Leaders of the NLA and many of its fighters are the very ones who agitated, provoked and goaded Serbs into retaliations that led to the U.S./NATO air war against Slobodan Milosevic's regime.
Similar militancy is underway in Macedonia.
An older "liberation" (terrorist?) movement with the initials UCPMB is also active and wants Albanian areas united with Kosovo, which the NLA publicly rejects in favour of more rights for Albanians, which the government feels aren't needed.
The majority of Macedonia's ethnic Albanians haven't overtly sided with several thousand NLA fighters, but as time goes on, sympathy grows and more will likely join the cause.
Ostensibly, what Macedonian Albanians want is recognition as equals under Macedonia's constitution, Albanian to be an official language (they got that last week) and a state-funded Albanian university established.
The government - probably correctly - sees concessions as a first step toward breaking up or surrendering the country. They hardly seem a reason for civil war, yet that's what looms.
Macedonia views insurgents as rebels and terrorists who, if not crushed, will blossom into a legitimate dissident movement. That is, all-out civil war.

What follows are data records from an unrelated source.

--- config.mk ---
export PLATFORM = sky130hd
export DESIGN_NAME = float32_remainder_quotient
export DESIGN_NICKNAME = d
export VERILOG_FILES = /design/src/sv/frq_pkg.sv /design/src/sv/float32_remainder_quotient.sv /design/src/sv/frq_datapath.sv /design/src/sv/frq_ctrl.sv
export VERILOG_INCLUDE_DIRS = /design/src /design/src/sv
export SDC_FILE = /design/constraint.sdc
export NUM_CORES = 1
export LEC_CHECK = 0
export CORE_MARGIN = 4
export CORE_UTILIZATION = 35
export CTS_CLUSTER_DIAMETER = 120
export DETAILED_ROUTE_END_ITERATION = 8
export DONT_BUFFER_PORTS = 1
export SLEW_MARGIN = 25
export SYNTH_ARGS = -nofsm -noshare
export SYNTH_HDL_FRONTEND = slang
export SYNTH_SLANG_ARGS = --single-unit
--- constraint.sdc ---
create_clock -name aclk -period 25.1 [get_ports aclk]
set_input_delay 5.02 -clock aclk [delete_from_list [all_inputs] [get_ports aclk]]
set_output_delay 5.02 -clock aclk [all_outputs]
set_load 0.1 [all_outputs]
`src/rtl/tcon_pkg.sv`:
```
`timescale 1ns / 1ps
`default_nettype none
// ----------------------------------------------------------------------------
// Text console package
// Shared item types, command codes, register indexes and the control and
// status groups that pass between the controller and the datapath.
// ----------------------------------------------------------------------------
package tcon_pkg;

  // Command codes of an input item.
  localparam logic [1:0] CmdPrint = 2'd0;
  localparam logic [1:0] CmdClear = 2'd1;
  localparam logic [1:0] CmdRead  = 2'd2;

  // Configuration register indexes and port widths.
  localparam int CfgIdxW  = 1;
  localparam int CfgDataW = 4;
  localparam logic [CfgIdxW-1:0] CfgFgIdx = 1'd0;
  localparam logic [CfgIdxW-1:0] CfgBgIdx = 1'd1;
  localparam logic [CfgDataW-1:0] FgReset = 4'd15;
  localparam logic [CfgDataW-1:0] BgReset = 4'd0;

  // Character codes.
  localparam logic [7:0] NewlineByte = 8'd10;
  localparam logic [7:0] SpaceByte   = 8'd32;

  // Input item.
  typedef struct packed {
    logic [1:0]  command;
    logic [7:0]  symbol;
    logic [10:0] cell_address;
  } tcon_in_t;

  // Result item.
  typedef struct packed {
    logic [10:0] cursor_position;
    logic [15:0] cell_data;
    logic        scrolled;
  } tcon_out_t;

  // Commands from the controller to the datapath.
  typedef struct packed {
    logic cap;          // capture the input item
    logic cnt_clr;      // clear the sweep counter
    logic cnt_inc;      // advance the sweep counter
    logic wr_cursor;    // write the printed cell under the cursor
    logic wr_fill;      // write the fill word at the sweep counter
    logic fill_blank;   // fill word is a blank in the current colors
    logic rd_item;      // read the cell named by the item
    logic rd_copy;      // read one row below the sweep counter for a scroll
    logic cur_adv;      // advance the cursor column
    logic cur_newline;  // cursor to column 0 of the next row; the row holds on the last row
    logic cur_home;     // cursor to row 0, column 0
    logic set_scroll;   // mark the item as having scrolled
    logic finish;       // load the result register
  } tcon_cmd_t;

  // Status from the datapath to the controller.
  typedef struct packed {
    logic [1:0] command;
    logic       is_newline;
    logic       col_last;
    logic       row_last;
    logic       cnt_end;
    logic       cnt_copy_end;
  } tcon_sts_t;

endpackage
`default_nettype wire

```
`src/rtl/tcon_ctrl.sv`:
```
`timescale 1ns / 1ps
`default_nettype none
// ----------------------------------------------------------------------------
// Text console controller
// State machine that sequences one item at a time: the clearing pass after
// reset, cell writes, reads, the clear sweep and the scroll copy.
// ----------------------------------------------------------------------------
module tcon_ctrl (
  input  wire                 clk_i,
  input  wire                 rst_ni,
  input  wire                 start,
  output logic                busy,
  input  tcon_pkg::tcon_sts_t sts_i,
  output tcon_pkg::tcon_cmd_t cmd_o
);
  import tcon_pkg::*;

  localparam logic [2:0] SInit   = 3'd0;
  localparam logic [2:0] SIdle   = 3'd1;
  localparam logic [2:0] SExec   = 3'd2;
  localparam logic [2:0] SCopy   = 3'd3;
  localparam logic [2:0] SDrain  = 3'd4;
  localparam logic [2:0] SZero   = 3'd5;
  localparam logic [2:0] SClear  = 3'd6;
  localparam logic [2:0] SFinish = 3'd7;

  logic [2:0] state_q, state_d;

  // Next state and datapath commands.
  always_comb begin
    state_d = state_q;
    cmd_o   = '0;
    case (state_q)
      SInit: begin
        cmd_o.wr_fill = 1'b1;
        cmd_o.cnt_inc = 1'b1;
        if (sts_i.cnt_end) begin
          state_d = SIdle;
        end
      end
      SIdle: begin
        if (start) begin
          cmd_o.cap     = 1'b1;
          cmd_o.cnt_clr = 1'b1;
          state_d       = SExec;
        end
      end
      SExec: begin
        case (sts_i.command)
          CmdPrint: begin
            state_d = SFinish;
            if (!sts_i.is_newline) begin
              cmd_o.wr_cursor = 1'b1;
            end
            if (sts_i.is_newline || sts_i.col_last) begin
              cmd_o.cur_newline = 1'b1;
              if (sts_i.row_last) begin
                cmd_o.set_scroll = 1'b1;
                state_d          = SCopy;
              end
            end else begin
              cmd_o.cur_adv = 1'b1;
            end
          end
          CmdClear: begin
            cmd_o.cur_home = 1'b1;
            state_d        = SClear;
          end
          CmdRead: begin
            cmd_o.rd_item = 1'b1;
            state_d       = SFinish;
          end
          default: begin
            state_d = SFinish;
          end
        endcase
      end
      SCopy: begin
        cmd_o.rd_copy = 1'b1;
        cmd_o.cnt_inc = 1'b1;
        if (sts_i.cnt_copy_end) begin
          state_d = SDrain;
        end
      end
      SDrain: begin
        // The last copied word is written in this cycle.
        state_d = SZero;
      end
      SZero: begin
        cmd_o.wr_fill = 1'b1;
        cmd_o.cnt_inc = 1'b1;
        if (sts_i.cnt_end) begin
          state_d = SFinish;
        end
      end
      SClear: begin
        cmd_o.wr_fill    = 1'b1;
        cmd_o.fill_blank = 1'b1;
        cmd_o.cnt_inc    = 1'b1;
        if (sts_i.cnt_end) begin
          state_d = SFinish;
        end
      end
      SFinish: begin
        cmd_o.finish = 1'b1;
        state_d      = SIdle;
      end
      default: begin
        state_d = SIdle;
      end
    endcase
  end

  assign busy = (state_q != SIdle);

  // State register.
  always_ff @(posedge clk_i or negedge rst_ni) begin
    if (!rst_ni) begin
      state_q <= SInit;
    end else begin
      state_q <= state_d;
    end
  end

  // An accepted item always starts in the execute state.
  assert property (@(posedge clk_i) disable iff (!rst_ni)
    (state_q == SIdle && start) |=> (state_q == SExec))
    else $error("accepted item did not enter execute state");

endmodule
`default_nettype wire

```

Predictably, western countries favour negotiations, arbitration, mediation - anything but overt military response.
Contrary to conventional opinion, military solutions are often more permanent than negotiated ones. (The solution to Hitler was a military one, as was a unified Vietnam for Hanoi).
The Macedonian army is small potatoes, and not geared for guerrilla war, as the NLA is. The single greatest advantage the 17,000-member Macedonian army has over the rebels is a few combat helicopters, some flown by Ukrainians.

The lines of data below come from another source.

==> config.mk <==
export PLATFORM = sky130hd
export DESIGN_NAME = transpose_search_list_flat
export DESIGN_NICKNAME = d
export VERILOG_FILES = /design/src/design/tsl_pkg.sv /design/src/design/tsl_if.sv /design/src/design/tsl_ram.sv /design/src/design/transpose_search_list.sv /design/src/flat_wrapper.sv
export SDC_FILE = /design/constraint.sdc
export NUM_CORES = 2
export LEC_CHECK = 0
export BUFFER_PORTS_ARGS = -buffer_cell sky130_fd_sc_hd__buf_2
export CORE_MARGIN = 4
export CORE_UTILIZATION = 45
export DETAILED_ROUTE_END_ITERATION = 8
export MAX_ROUTING_LAYER = met4
export PLACE_DENSITY = 0.65
export REMOVE_ABC_BUFFERS = 1
export SLEW_MARGIN = 20
export SYNTH_ARGS = -nofsm -noshare
export SYNTH_HDL_FRONTEND = slang
export SYNTH_SLANG_ARGS = --single-unit
export TNS_END_PERCENT = 50
==> constraint.sdc <==
create_clock -name clk -period 13.01 [get_ports clk]
set_input_delay 1.301 -clock clk [delete_from_list [all_inputs] [get_ports clk]]
set_output_delay 1.301 -clock clk [all_outputs]
set_load 0.02 [all_outputs]
--- src/hdl/tcap_pkg.sv ---
// Shared types and codes for the change-driven trace capture block.
// No dependencies; imported by every module of the block except tcap_ram.
`default_nettype none

package tcap_pkg;

  localparam logic [1:0] CMD_SAMPLE = 2'd0;
  localparam logic [1:0] CMD_POP    = 2'd1;
  localparam logic [1:0] CMD_CLEAR  = 2'd2;
  localparam logic [1:0] CMD_REARM  = 2'd3;

  localparam logic [1:0] ST_OK      = 2'd0;
  localparam logic [1:0] ST_EMPTY   = 2'd1;
  localparam logic [1:0] ST_IGNORED = 2'd2;

  localparam logic [2:0] REG_ENABLE       = 3'd0;
  localparam logic [2:0] REG_SAMPLE_TYPE  = 3'd1;
  localparam logic [2:0] REG_TRIGGER_MODE = 3'd2;
  localparam logic [2:0] REG_THRESHOLD    = 3'd3;
  localparam logic [2:0] REG_RING_SIZE    = 3'd4;

  localparam logic [2:0] TYPE_S8  = 3'd0;
  localparam logic [2:0] TYPE_S16 = 3'd1;
  localparam logic [2:0] TYPE_S32 = 3'd2;
  localparam logic [2:0] TYPE_U8  = 3'd3;
  localparam logic [2:0] TYPE_U16 = 3'd4;

  localparam logic [10:0] RING_SIZE_RESET = 11'd1024;

  typedef struct packed {
    logic               enable;
    logic [2:0]         sample_type;
    logic [1:0]         trigger_mode;
    logic signed [31:0] threshold;
    logic [10:0]        ring_size;
  } cfg_t;

  typedef struct packed {
    logic [1:0]         status;
    logic               recorded;
    logic               pop;
    logic [9:0]         fill;
    logic signed [31:0] min_value;
    logic signed [31:0] max_value;
    logic [31:0]        trigger_time;
  } res_t;

endpackage

`default_nettype wire

--- src/hdl/tcap_cfg.sv ---
// Configuration register file of the trace capture block.
// Depends on tcap_pkg for register indexes and the cfg_t type.
`default_nettype none

module tcap_cfg import tcap_pkg::*; (
  input  wire logic        clk,
  input  wire logic        rst,
  input  wire logic        cfg_we,
  input  wire logic [2:0]  cfg_index,
  input  wire logic [31:0] cfg_data,
  output cfg_t             cfg
);

  always_ff @(posedge clk) begin
    if (rst) begin
      cfg.enable       <= 1'b0;
      cfg.sample_type  <= TYPE_S32;
      cfg.trigger_mode <= 2'd0;
      cfg.threshold    <= 32'sd0;
      cfg.ring_size    <= RING_SIZE_RESET;
    end else if (cfg_we) begin
      unique case (cfg_index)
        REG_ENABLE:       cfg.enable       <= cfg_data[0];
        REG_SAMPLE_TYPE:  cfg.sample_type  <= cfg_data[2:0];
        REG_TRIGGER_MODE: cfg.trigger_mode <= cfg_data[1:0];
        REG_THRESHOLD:    cfg.threshold    <= $signed(cfg_data);
        REG_RING_SIZE:    cfg.ring_size    <= cfg_data[10:0];
        default: ;
      endcase
    end
  end

endmodule

`default_nettype wire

Macedonia's President Boris Trajkovski and military leaders have been urged not to use helicopters against the NLA, else they risk NATO intervening on humanitarian grounds to protect Albanian civilians.

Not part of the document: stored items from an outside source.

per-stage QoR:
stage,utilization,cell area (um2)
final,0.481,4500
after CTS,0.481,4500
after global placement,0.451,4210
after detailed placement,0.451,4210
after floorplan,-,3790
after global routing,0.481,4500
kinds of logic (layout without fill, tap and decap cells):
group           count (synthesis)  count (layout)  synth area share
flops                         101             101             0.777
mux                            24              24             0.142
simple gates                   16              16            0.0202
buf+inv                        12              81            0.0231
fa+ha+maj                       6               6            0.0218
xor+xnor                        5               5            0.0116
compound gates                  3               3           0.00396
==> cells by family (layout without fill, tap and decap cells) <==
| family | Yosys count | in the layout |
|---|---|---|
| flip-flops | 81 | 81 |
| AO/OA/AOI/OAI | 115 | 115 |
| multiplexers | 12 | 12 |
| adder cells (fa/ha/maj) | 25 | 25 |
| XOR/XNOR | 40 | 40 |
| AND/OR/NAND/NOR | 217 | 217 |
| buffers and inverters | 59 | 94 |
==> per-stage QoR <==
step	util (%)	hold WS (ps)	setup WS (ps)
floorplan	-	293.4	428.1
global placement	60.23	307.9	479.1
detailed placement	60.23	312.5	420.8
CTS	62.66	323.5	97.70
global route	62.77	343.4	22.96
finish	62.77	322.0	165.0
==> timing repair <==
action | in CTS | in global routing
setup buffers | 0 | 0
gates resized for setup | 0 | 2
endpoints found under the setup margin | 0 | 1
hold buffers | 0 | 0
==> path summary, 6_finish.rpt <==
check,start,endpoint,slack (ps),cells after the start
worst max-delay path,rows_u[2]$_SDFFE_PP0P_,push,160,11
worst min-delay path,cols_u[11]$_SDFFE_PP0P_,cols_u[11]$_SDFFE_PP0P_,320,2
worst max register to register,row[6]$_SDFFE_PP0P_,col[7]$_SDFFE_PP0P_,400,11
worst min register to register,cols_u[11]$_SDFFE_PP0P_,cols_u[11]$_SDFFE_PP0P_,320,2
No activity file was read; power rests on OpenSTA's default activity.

Macedonia is fearful NATO might do to it what NATO did to Serbia, since NATO and the U.S. supported the KLA in Kosovo, even aiding and training them.
While NATO (and when I say NATO I also mean the U.S., Britain and, by implication, Canada) doesn't consider itself an ally of ethnic Albanians, it certainly has been, and still is, judging from the way it opposes Macedonia from protecting itself.
When the NLA attacks villages and makes territorial gains, NATO and EU diplomats negotiate a ceasefire - with the NLA keeping part of what it gains, and Macedonia urged to show restraint.
My advice to the Macedonian leadership would be to do whatever it considers necessary to preserve their country's sovereignty. Emulate Israel, which ignores all outside advice that conflicts with what Israel feels is in its interests. Israel may often be wrong, but its decisions are motivated by survival and its own interests, not to please foreign concerns.
In the Balkans, the unappeasable cannot be appeased. In a Macedonian context, that means Albanian rebels.
Whatever it takes
If it takes attack helicopters to establish authority over its border territory, or to defeat insurgents, Macedonia shouldn't hesitate. The West always prefers restraint to military action - unless western (U.S.) interests are threatened.
That NATO might shoot down Macedonian helicopters if they attacked Albanian rebels verges on the inconceivable. Imagine the headlines: "NATO at war with Macedonia." No way.
Kosovo was an unnecessary war by NATO and the U.S. that destabilized the Balkans and destroyed the myth of NATO as a defensive alliance and not an offensive instrument.
Historically, Macedonia has strong nationalistic pride, but is no threat to neighbours and has no reputation of mistreating minorities. Even if some Albanians feel alienated, Macedonia is not Serbia. It was generous taking in refugees during the Kosovo war and co-operated with NATO and humanitarian agencies.
Macedonia deserves better than to be subverted by militants for some greater Albanian goal. But mostly it should learn from the past and tell NATO to butt out, and do whatever is necessary to protect itself. The Macedonians might find they have more allies than they think.